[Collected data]

File: src/rtl/input_index_counter.sv
// Element/timestep index pair for input_memory writes.
// The address is step*INPUTS_PER_TIMESTEP + elem.
module input_index_counter #(
  parameter int SEQ_LEN             = bilstm_pkg::SEQ_LEN,
  parameter int INPUTS_PER_TIMESTEP = bilstm_pkg::INPUTS_PER_TIMESTEP,
  parameter int ADDR_WIDTH          = bilstm_pkg::ADDR_WIDTH
) (
  input  logic                  clk,
  input  logic                  rst_n,
  input  logic                  i_clear,
  input  logic                  i_advance,
  output logic [ADDR_WIDTH-1:0] o_addr,
  output logic                  o_wrap,
  output logic                  o_final
);
  import bilstm_pkg::*;

  localparam int ELEM_W = (INPUTS_PER_TIMESTEP > 1) ? $clog2(INPUTS_PER_TIMESTEP) : 1;
  localparam int STEP_W = (SEQ_LEN > 1) ? $clog2(SEQ_LEN) : 1;

  logic [ELEM_W-1:0] r_elem;
  logic [STEP_W-1:0] r_step;

  assign o_wrap  = (r_elem == ELEM_W'(INPUTS_PER_TIMESTEP - 1));
  assign o_final = o_wrap && (r_step == STEP_W'(SEQ_LEN - 1));
  assign o_addr  = ADDR_WIDTH'(r_step) * ADDR_WIDTH'(INPUTS_PER_TIMESTEP) + ADDR_WIDTH'(r_elem);

  always_ff @(posedge clk) begin
    if (!rst_n || i_clear) begin
      r_elem <= '0;
      r_step <= '0;
    end else if (i_advance) begin
      if (o_wrap) begin
        r_elem <= '0;
        r_step <= r_step + STEP_W'(1);
      end else begin
        r_elem <= r_elem + ELEM_W'(1);
      end
    end
  end
endmodule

# Work item:
All records must be repeated exactly, with none skipped.

# Answer area:
File: src/rtl/input_index_counter.sv
// Element/timestep index pair for input_memory writes.
// The address is step*INPUTS_PER_TIMESTEP + elem.
module input_index_counter #(
  parameter int SEQ_LEN             = bilstm_pkg::SEQ_LEN,
  parameter int INPUTS_PER_TIMESTEP = bilstm_pkg::INPUTS_PER_TIMESTEP,
  parameter int ADDR_WIDTH          = bilstm_pkg::ADDR_WIDTH
) (
  input  logic                  clk,
  input  logic                  rst_n,
  input  logic                  i_clear,
  input  logic                  i_advance,
  output logic [ADDR_WIDTH-1:0] o_addr,
  output logic                  o_wrap,
  output logic                  o_final
);
  import bilstm_pkg::*;

  localparam int ELEM_W = (INPUTS_PER_TIMESTEP > 1) ? $clog2(INPUTS_PER_TIMESTEP) : 1;
  localparam int STEP_W = (SEQ_LEN > 1) ? $clog2(SEQ_LEN) : 1;

  logic [ELEM_W-1:0] r_elem;
  logic [STEP_W-1:0] r_step;

  assign o_wrap  = (r_elem == ELEM_W'(INPUTS_PER_TIMESTEP - 1));
  assign o_final = o_wrap && (r_step == STEP_W'(SEQ_LEN - 1));
  assign o_addr  = ADDR_WIDTH'(r_step) * ADDR_WIDTH'(INPUTS_PER_TIMESTEP) + ADDR_WIDTH'(r_elem);

  always_ff @(posedge clk) begin
    if (!rst_n || i_clear) begin
      r_elem <= '0;
      r_step <= '0;
    end else if (i_advance) begin
      if (o_wrap) begin
        r_elem <= '0;
        r_step <= r_step + STEP_W'(1);
      end else begin
        r_elem <= r_elem + ELEM_W'(1);
      end
    end
  end
endmodule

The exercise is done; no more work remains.